#### Exercise objective
Only one span of the listing below should come back. It runs from the line with "worst max register" through the line with "sequential cells by", and each of its lines must be reproduced exactly.

#### Raw data
<file path="config.mk">
export PLATFORM = sky130hd
export DESIGN_NAME = vga_timing_gen
export DESIGN_NICKNAME = d
export VERILOG_FILES = /design/src/rtl/vga_timing_gen.sv
export SDC_FILE = /design/constraint.sdc
export NUM_CORES = 1
export LEC_CHECK = 0
export BUFFER_PORTS_ARGS = -buffer_cell sky130_fd_sc_hd__buf_2
export CORE_MARGIN = 3
export CORE_UTILIZATION = 50
export CTS_CLUSTER_DIAMETER = 40
export CTS_CLUSTER_SIZE = 25
export DETAILED_ROUTE_END_ITERATION = 10
export HOLD_SLACK_MARGIN = 0.03
export MAX_ROUTING_LAYER = met4
export PLACE_DENSITY_LB_ADDON = 0.1
export SLEW_MARGIN = 0
export SYNTH_ARGS = -nofsm -noshare
export SYNTH_HDL_FRONTEND = slang
export SYNTH_SLANG_ARGS = --single-unit
</file>
<file path="constraint.sdc">
create_clock -name clk -period 1.1 [get_ports clk]
set_input_delay 0.22 -clock clk [delete_from_list [all_inputs] [get_ports clk]]
set_output_delay 0.22 -clock clk [all_outputs]
set_load 0.01 [all_outputs]
</file>
<file path="src/rtl/vga_timing_gen.sv">
// VGA timing generator: pixel/line counters with horizontal and vertical phase FSMs.
// Every output is registered and all of them describe the same (x_px, y_px) position.
// Optional feature: define VGA_TIMING_FRAME_CNT_EN to build the 8-bit frame counter;
// without it frame_cnt is tied to zero.
module vga_timing_gen #(
  parameter int unsigned H_VIEW     = 640,
  parameter int unsigned H_FRONT    = 16,
  parameter int unsigned H_SYNC     = 96,
  parameter int unsigned H_BACK     = 48,
  parameter int unsigned V_VIEW     = 480,
  parameter int unsigned V_FRONT    = 10,
  parameter int unsigned V_SYNC     = 2,
  parameter int unsigned V_BACK     = 33,
  parameter bit          H_SYNC_POL = 1'b0,
  parameter bit          V_SYNC_POL = 1'b0
) (
  input  logic       clk,
  input  logic       reset_n,
  input  logic       en,
  output logic [9:0] x_px,
  output logic [9:0] y_px,
  output logic       activevideo,
  output logic       hsync,
  output logic       vsync,
  output logic       frame_start,
  output logic [7:0] frame_cnt
);

  localparam int unsigned HTotal   = H_VIEW + H_FRONT + H_SYNC + H_BACK;
  localparam int unsigned VTotal   = V_VIEW + V_FRONT + V_SYNC + V_BACK;
  localparam int unsigned HSyStart = H_VIEW + H_FRONT;
  localparam int unsigned HBpStart = HSyStart + H_SYNC;
  localparam int unsigned VSyStart = V_VIEW + V_FRONT;
  localparam int unsigned VBpStart = VSyStart + V_SYNC;
  localparam logic [9:0]  XLast    = 10'(HTotal - 1);
  localparam logic [9:0]  YLast    = 10'(VTotal - 1);

  typedef enum logic [1:0] {HAct, HFp, HSy, HBp} h_state_e;
  typedef enum logic [1:0] {VAct, VFp, VSy, VBp} v_state_e;

  // Phase is chosen from the next position, so a zero-length phase is never entered.
  function automatic h_state_e h_region(input logic [9:0] pos);
    int unsigned p;
    p = 32'(pos);
    if (p < H_VIEW) return HAct;
    else if (p < HSyStart) return HFp;
    else if (p < HBpStart) return HSy;
    else return HBp;
  endfunction

  function automatic v_state_e v_region(input logic [9:0] pos);
    int unsigned p;
    p = 32'(pos);
    if (p < V_VIEW) return VAct;
    else if (p < VSyStart) return VFp;
    else if (p < VBpStart) return VSy;
    else return VBp;
  endfunction

  logic [1:0] rst_sync_q;
  logic       rst_int_n;

  logic [9:0] x_q, x_d, y_q, y_d;
  h_state_e   h_state_q, h_state_d;
  v_state_e   v_state_q, v_state_d;
  logic       activevideo_q, activevideo_d;
  logic       hsync_q, hsync_d;
  logic       vsync_q, vsync_d;
  logic       frame_start_q, frame_start_d;

  // Reset synchroniser: assertion is immediate, release takes two clock edges.
  always_ff @(posedge clk or negedge reset_n) begin
    if (!reset_n) begin
      rst_sync_q <= 2'b00;
    end else begin
      rst_sync_q <= {rst_sync_q[0], 1'b1};
    end
  end

  assign rst_int_n = rst_sync_q[1];

  // Next position, FSM phases and the registered outputs that go with that position.
  always_comb begin
    x_d           = x_q;
    y_d           = y_q;
    h_state_d     = h_state_q;
    v_state_d     = v_state_q;
    frame_start_d = 1'b0;
    if (en) begin
      frame_start_d = (x_q == XLast) && (y_q == YLast);
      if (x_q == XLast) begin
        x_d = '0;
        y_d = (y_q == YLast) ? '0 : y_q + 10'd1;
      end else begin
        x_d = x_q + 10'd1;
      end
      h_state_d = h_region(x_d);
      // y_d only moves on a line wrap, so the vertical FSM only advances then.
      v_state_d = v_region(y_d);
    end
    activevideo_d = (h_state_d == HAct) && (v_state_d == VAct);
    hsync_d       = (h_state_d == HSy) ? H_SYNC_POL : ~H_SYNC_POL;
    vsync_d       = (v_state_d == VSy) ? V_SYNC_POL : ~V_SYNC_POL;
  end

  // State and output registers; reset parks the raster on the last pixel of the frame.
  always_ff @(posedge clk or negedge rst_int_n) begin
    if (!rst_int_n) begin
      x_q           <= XLast;
      y_q           <= YLast;
      h_state_q     <= HBp;
      v_state_q     <= VBp;
      activevideo_q <= 1'b0;
      hsync_q       <= ~H_SYNC_POL;
      vsync_q       <= ~V_SYNC_POL;
      frame_start_q <= 1'b0;
    end else begin
      x_q           <= x_d;
      y_q           <= y_d;
      h_state_q     <= h_state_d;
      v_state_q     <= v_state_d;
      activevideo_q <= activevideo_d;
      hsync_q       <= hsync_d;
      vsync_q       <= vsync_d;
      frame_start_q <= frame_start_d;
    end
  end

  assign x_px        = x_q;
  assign y_px        = y_q;
  assign activevideo = activevideo_q;
  assign hsync       = hsync_q;
  assign vsync       = vsync_q;
  assign frame_start = frame_start_q;

`ifdef VGA_TIMING_FRAME_CNT_EN
  logic [7:0] frame_cnt_q;

  // Frame counter steps together with the frame_start pulse.
  always_ff @(posedge clk or negedge rst_int_n) begin
    if (!rst_int_n) begin
      frame_cnt_q <= 8'd0;
    end else if (frame_start_d) begin
      frame_cnt_q <= frame_cnt_q + 8'd1;
    end
  end

  assign frame_cnt = frame_cnt_q;
`else
  assign frame_cnt = 8'd0;
`endif

endmodule

</file>
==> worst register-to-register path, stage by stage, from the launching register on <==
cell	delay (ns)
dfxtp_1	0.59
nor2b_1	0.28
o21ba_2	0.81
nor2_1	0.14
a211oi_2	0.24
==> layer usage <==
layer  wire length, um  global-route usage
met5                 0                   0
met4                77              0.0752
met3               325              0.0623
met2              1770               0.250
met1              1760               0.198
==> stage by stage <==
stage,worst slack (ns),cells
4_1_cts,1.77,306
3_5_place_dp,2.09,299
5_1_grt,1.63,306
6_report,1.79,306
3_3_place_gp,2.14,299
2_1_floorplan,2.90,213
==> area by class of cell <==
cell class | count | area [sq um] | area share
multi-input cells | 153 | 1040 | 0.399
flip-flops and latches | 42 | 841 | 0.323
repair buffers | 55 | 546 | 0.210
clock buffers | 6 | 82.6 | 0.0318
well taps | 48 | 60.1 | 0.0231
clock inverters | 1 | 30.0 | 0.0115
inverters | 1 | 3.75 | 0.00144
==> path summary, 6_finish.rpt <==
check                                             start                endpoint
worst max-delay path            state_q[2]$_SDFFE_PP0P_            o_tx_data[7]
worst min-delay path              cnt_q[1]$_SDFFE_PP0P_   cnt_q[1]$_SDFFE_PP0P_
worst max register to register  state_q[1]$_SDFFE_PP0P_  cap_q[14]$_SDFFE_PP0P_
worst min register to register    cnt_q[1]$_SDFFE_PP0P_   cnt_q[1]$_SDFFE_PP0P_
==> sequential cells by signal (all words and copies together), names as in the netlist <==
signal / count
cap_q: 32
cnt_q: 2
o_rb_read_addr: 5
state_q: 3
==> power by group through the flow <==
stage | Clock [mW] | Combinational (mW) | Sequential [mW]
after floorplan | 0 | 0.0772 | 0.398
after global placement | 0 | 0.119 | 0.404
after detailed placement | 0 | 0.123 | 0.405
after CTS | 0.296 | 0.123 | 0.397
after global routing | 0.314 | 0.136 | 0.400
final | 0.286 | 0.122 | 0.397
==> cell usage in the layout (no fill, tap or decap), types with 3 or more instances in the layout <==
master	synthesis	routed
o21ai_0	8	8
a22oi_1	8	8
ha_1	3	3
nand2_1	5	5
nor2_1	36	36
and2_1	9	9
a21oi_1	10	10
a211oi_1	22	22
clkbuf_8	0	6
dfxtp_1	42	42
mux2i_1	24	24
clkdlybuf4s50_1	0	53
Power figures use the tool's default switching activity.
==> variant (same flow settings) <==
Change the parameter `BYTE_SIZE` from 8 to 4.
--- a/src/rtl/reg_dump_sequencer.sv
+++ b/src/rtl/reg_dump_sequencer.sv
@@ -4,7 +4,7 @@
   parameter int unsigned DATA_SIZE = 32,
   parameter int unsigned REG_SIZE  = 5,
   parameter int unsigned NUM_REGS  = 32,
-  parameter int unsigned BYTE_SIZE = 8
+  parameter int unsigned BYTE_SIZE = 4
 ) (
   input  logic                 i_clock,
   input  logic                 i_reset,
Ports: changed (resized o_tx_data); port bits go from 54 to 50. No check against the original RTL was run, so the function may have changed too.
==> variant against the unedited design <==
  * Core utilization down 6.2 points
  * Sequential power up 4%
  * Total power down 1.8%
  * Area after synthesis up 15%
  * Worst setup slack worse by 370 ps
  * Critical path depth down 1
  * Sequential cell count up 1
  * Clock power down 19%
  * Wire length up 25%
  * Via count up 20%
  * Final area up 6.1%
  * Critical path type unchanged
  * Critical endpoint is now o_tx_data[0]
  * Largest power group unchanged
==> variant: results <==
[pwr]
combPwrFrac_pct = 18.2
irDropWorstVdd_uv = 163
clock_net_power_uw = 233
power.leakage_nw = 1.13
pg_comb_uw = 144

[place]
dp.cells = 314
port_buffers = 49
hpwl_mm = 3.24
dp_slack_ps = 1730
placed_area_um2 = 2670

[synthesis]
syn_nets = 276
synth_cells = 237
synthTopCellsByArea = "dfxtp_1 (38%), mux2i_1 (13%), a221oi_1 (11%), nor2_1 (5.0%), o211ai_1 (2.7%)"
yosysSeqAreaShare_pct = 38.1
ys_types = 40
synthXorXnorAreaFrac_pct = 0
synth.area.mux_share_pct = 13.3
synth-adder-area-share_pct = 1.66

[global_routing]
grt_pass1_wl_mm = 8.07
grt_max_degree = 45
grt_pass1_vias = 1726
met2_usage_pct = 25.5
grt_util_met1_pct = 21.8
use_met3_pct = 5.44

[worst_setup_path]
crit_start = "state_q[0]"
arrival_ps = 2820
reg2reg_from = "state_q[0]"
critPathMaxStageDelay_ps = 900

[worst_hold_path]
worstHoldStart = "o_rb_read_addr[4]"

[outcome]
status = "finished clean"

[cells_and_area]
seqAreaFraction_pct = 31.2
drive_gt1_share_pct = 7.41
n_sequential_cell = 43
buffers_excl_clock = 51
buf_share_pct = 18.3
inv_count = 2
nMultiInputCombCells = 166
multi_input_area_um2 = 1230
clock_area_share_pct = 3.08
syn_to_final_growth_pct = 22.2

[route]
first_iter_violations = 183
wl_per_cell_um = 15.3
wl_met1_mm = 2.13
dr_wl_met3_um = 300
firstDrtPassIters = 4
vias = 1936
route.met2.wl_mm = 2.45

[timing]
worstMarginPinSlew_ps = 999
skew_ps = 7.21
**src/rtl/tawas_axi_load.sv**
```systemverilog
// tawas_axi_load: per-slice AXI load-return engine feeding the register-file write port.
// Define TAWAS_AXI_LOAD_ERR_EN to add the sticky per-slice LD_ERR flag driven by RRESP.

module tawas_axi_load_slice (
    input  logic       CLK,
    input  logic       RST_N,
    input  logic       set,
    input  logic       clr,
    input  logic [2:0] set_sel,
    input  logic [1:0] set_size,
    input  logic       set_signed,
    input  logic [1:0] set_lane,
    output logic       busy,
    output logic [2:0] ctx_sel,
    output logic [1:0] ctx_size,
    output logic       ctx_signed,
    output logic [1:0] ctx_lane
);
    // set and clr never coincide: accept needs ~busy, a matched return needs busy
    always_ff @(posedge CLK) begin
        if (!RST_N) begin
            busy       <= 1'b0;
            ctx_sel    <= '0;
            ctx_size   <= '0;
            ctx_signed <= 1'b0;
            ctx_lane   <= '0;
        end else if (set) begin
            busy       <= 1'b1;
            ctx_sel    <= set_sel;
            ctx_size   <= set_size;
            ctx_signed <= set_signed;
            ctx_lane   <= set_lane;
        end else if (clr) begin
            busy       <= 1'b0;
        end
    end
endmodule

module tawas_axi_load #(
    parameter int AR_FIFO_DEPTH = 4,  // >= 4 so every slice's request always fits
    parameter int WB_REG        = 1
) (
    input  logic        CLK,
    input  logic        RST_N,
    input  logic        LD_REQ,
    input  logic [1:0]  LD_SLICE,
    input  logic [2:0]  LD_SEL,
    input  logic [31:0] LD_ADDR,
    input  logic [1:0]  LD_SIZE,
    input  logic        LD_SIGNED,
    output logic        LD_RDY,
    output logic [3:0]  LD_BUSY,
`ifdef TAWAS_AXI_LOAD_ERR_EN
    output logic [3:0]  LD_ERR,
`endif
    output logic        ARVALID,
    input  logic        ARREADY,
    output logic [31:0] ARADDR,
    output logic [1:0]  ARID,
    input  logic        RVALID,
    output logic        RREADY,
    input  logic [1:0]  RID,
    input  logic [31:0] RDATA,
    input  logic [1:0]  RRESP,
    output logic        AXI_LOAD_VLD,
    output logic [1:0]  AXI_LOAD_SLICE,
    output logic [2:0]  AXI_LOAD_SEL,
    output logic [31:0] AXI_LOAD
);
    localparam int PW = (AR_FIFO_DEPTH > 1) ? $clog2(AR_FIFO_DEPTH) : 1;
    localparam int CW = $clog2(AR_FIFO_DEPTH + 1);
    localparam logic [PW-1:0] LAST = PW'(AR_FIFO_DEPTH - 1);

    function automatic logic [PW-1:0] ptr_next(input logic [PW-1:0] p);
        return (p == LAST) ? '0 : p + 1'b1;
    endfunction

    function automatic logic [31:0] ld_extract(input logic [31:0] d, input logic [1:0] size,
                                               input logic sgn, input logic [1:0] lane);
        logic [7:0]  b;
        logic [15:0] h;
        b = d[{lane, 3'b000} +: 8];
        h = lane[1] ? d[31:16] : d[15:0];
        case (size)
            2'd0:    return {{24{sgn & b[7]}}, b};
            2'd1:    return {{16{sgn & h[15]}}, h};
            default: return d;
        endcase
    endfunction

    // ---------------- request accept / AR issue queue ----------------
    logic [AR_FIFO_DEPTH-1:0][31:0] ar_mem;  // {slice, addr[31:2]}
    logic [PW-1:0] wr_ptr, rd_ptr;
    logic [CW-1:0] ar_cnt;
    logic          ar_push, ar_pop;

    assign LD_RDY  = LD_REQ & ~LD_BUSY[LD_SLICE];
    assign ar_push = LD_RDY;
    assign ARVALID = (ar_cnt != '0);
    assign ar_pop  = ARVALID & ARREADY;
    assign ARID    = ar_mem[rd_ptr][31:30];
    assign ARADDR  = {ar_mem[rd_ptr][29:0], 2'b00};

    always_ff @(posedge CLK) begin
        if (ar_push)
            ar_mem[wr_ptr] <= {LD_SLICE, LD_ADDR[31:2]};
    end

    always_ff @(posedge CLK) begin
        if (!RST_N) begin
            wr_ptr <= '0;
            rd_ptr <= '0;
            ar_cnt <= '0;
        end else begin
            if (ar_push) wr_ptr <= ptr_next(wr_ptr);
            if (ar_pop)  rd_ptr <= ptr_next(rd_ptr);
            case ({ar_push, ar_pop})
                2'b10:   ar_cnt <= ar_cnt + 1'b1;
                2'b01:   ar_cnt <= ar_cnt - 1'b1;
                default: ;
            endcase
        end
    end

    // ---------------- per-slice context ----------------
    logic             rready_q;
    logic             r_hs, r_match;
    logic [3:0]       slot_set, slot_clr;
    logic [3:0][2:0]  ctx_sel;
    logic [3:0][1:0]  ctx_size, ctx_lane;
    logic [3:0]       ctx_signed;

    always_ff @(posedge CLK) begin
        if (!RST_N) rready_q <= 1'b0;
        else        rready_q <= 1'b1;
    end

    assign RREADY  = rready_q;
    assign r_hs    = RVALID & rready_q;
    assign r_match = r_hs & LD_BUSY[RID];

    genvar s;
    generate
        for (s = 0; s < 4; s++) begin : g_slice
            assign slot_set[s] = ar_push & (LD_SLICE == 2'(s));
            assign slot_clr[s] = r_match & (RID == 2'(s));
            tawas_axi_load_slice u_slice (
                .CLK        (CLK),
                .RST_N      (RST_N),
                .set        (slot_set[s]),
                .clr        (slot_clr[s]),
                .set_sel    (LD_SEL),
                .set_size   (LD_SIZE),
                .set_signed (LD_SIGNED),
                .set_lane   (LD_ADDR[1:0]),
                .busy       (LD_BUSY[s]),
                .ctx_sel    (ctx_sel[s]),
                .ctx_size   (ctx_size[s]),
                .ctx_signed (ctx_signed[s]),
                .ctx_lane   (ctx_lane[s])
            );
        end
    endgenerate

    // ---------------- return data path ----------------
    logic [31:0] r_ext, wb_data;

    assign r_ext = ld_extract(RDATA, ctx_size[RID], ctx_signed[RID], ctx_lane[RID]);

`ifdef TAWAS_AXI_LOAD_ERR_EN
    logic [3:0] err_q;

    // unmatched beats flag the slice too: they indicate a protocol fault upstream
    always_ff @(posedge CLK) begin
        if (!RST_N)
            err_q <= '0;
        else if (r_hs && (!LD_BUSY[RID] || RRESP != 2'b00))
            err_q[RID] <= 1'b1;
    end

    assign LD_ERR  = err_q;
    assign wb_data = (RRESP != 2'b00) ? 32'hDEADBEEF : r_ext;
`else
    logic unused_rresp;
    assign unused_rresp = ^RRESP;
    assign wb_data      = r_ext;
`endif

    // last writeback is held so the register-file port sees stable data between strobes
    logic [1:0]  wb_slice_q;
    logic [2:0]  wb_sel_q;
    logic [31:0] wb_data_q;

    always_ff @(posedge CLK) begin
        if (!RST_N) begin
            wb_slice_q <= '0;
            wb_sel_q   <= '0;
            wb_data_q  <= '0;
        end else if (r_match) begin
            wb_slice_q <= RID;
            wb_sel_q   <= ctx_sel[RID];
            wb_data_q  <= wb_data;
        end
    end

    generate
        if (WB_REG != 0) begin : g_wb_reg
            logic vld_q;
            always_ff @(posedge CLK) begin
                if (!RST_N) vld_q <= 1'b0;
                else        vld_q <= r_match;
            end
            assign AXI_LOAD_VLD   = vld_q;
            assign AXI_LOAD_SLICE = wb_slice_q;
            assign AXI_LOAD_SEL   = wb_sel_q;
            assign AXI_LOAD       = wb_data_q;
        end else begin : g_wb_comb
            assign AXI_LOAD_VLD   = r_match;
            assign AXI_LOAD_SLICE = r_match ? RID          : wb_slice_q;
            assign AXI_LOAD_SEL   = r_match ? ctx_sel[RID] : wb_sel_q;
            assign AXI_LOAD       = r_match ? wb_data      : wb_data_q;
        end
    endgenerate
endmodule

```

#### Answer space
worst max register to register  state_q[1]$_SDFFE_PP0P_  cap_q[14]$_SDFFE_PP0P_
worst min register to register    cnt_q[1]$_SDFFE_PP0P_   cnt_q[1]$_SDFFE_PP0P_
==> sequential cells by signal (all words and copies together), names as in the netlist <==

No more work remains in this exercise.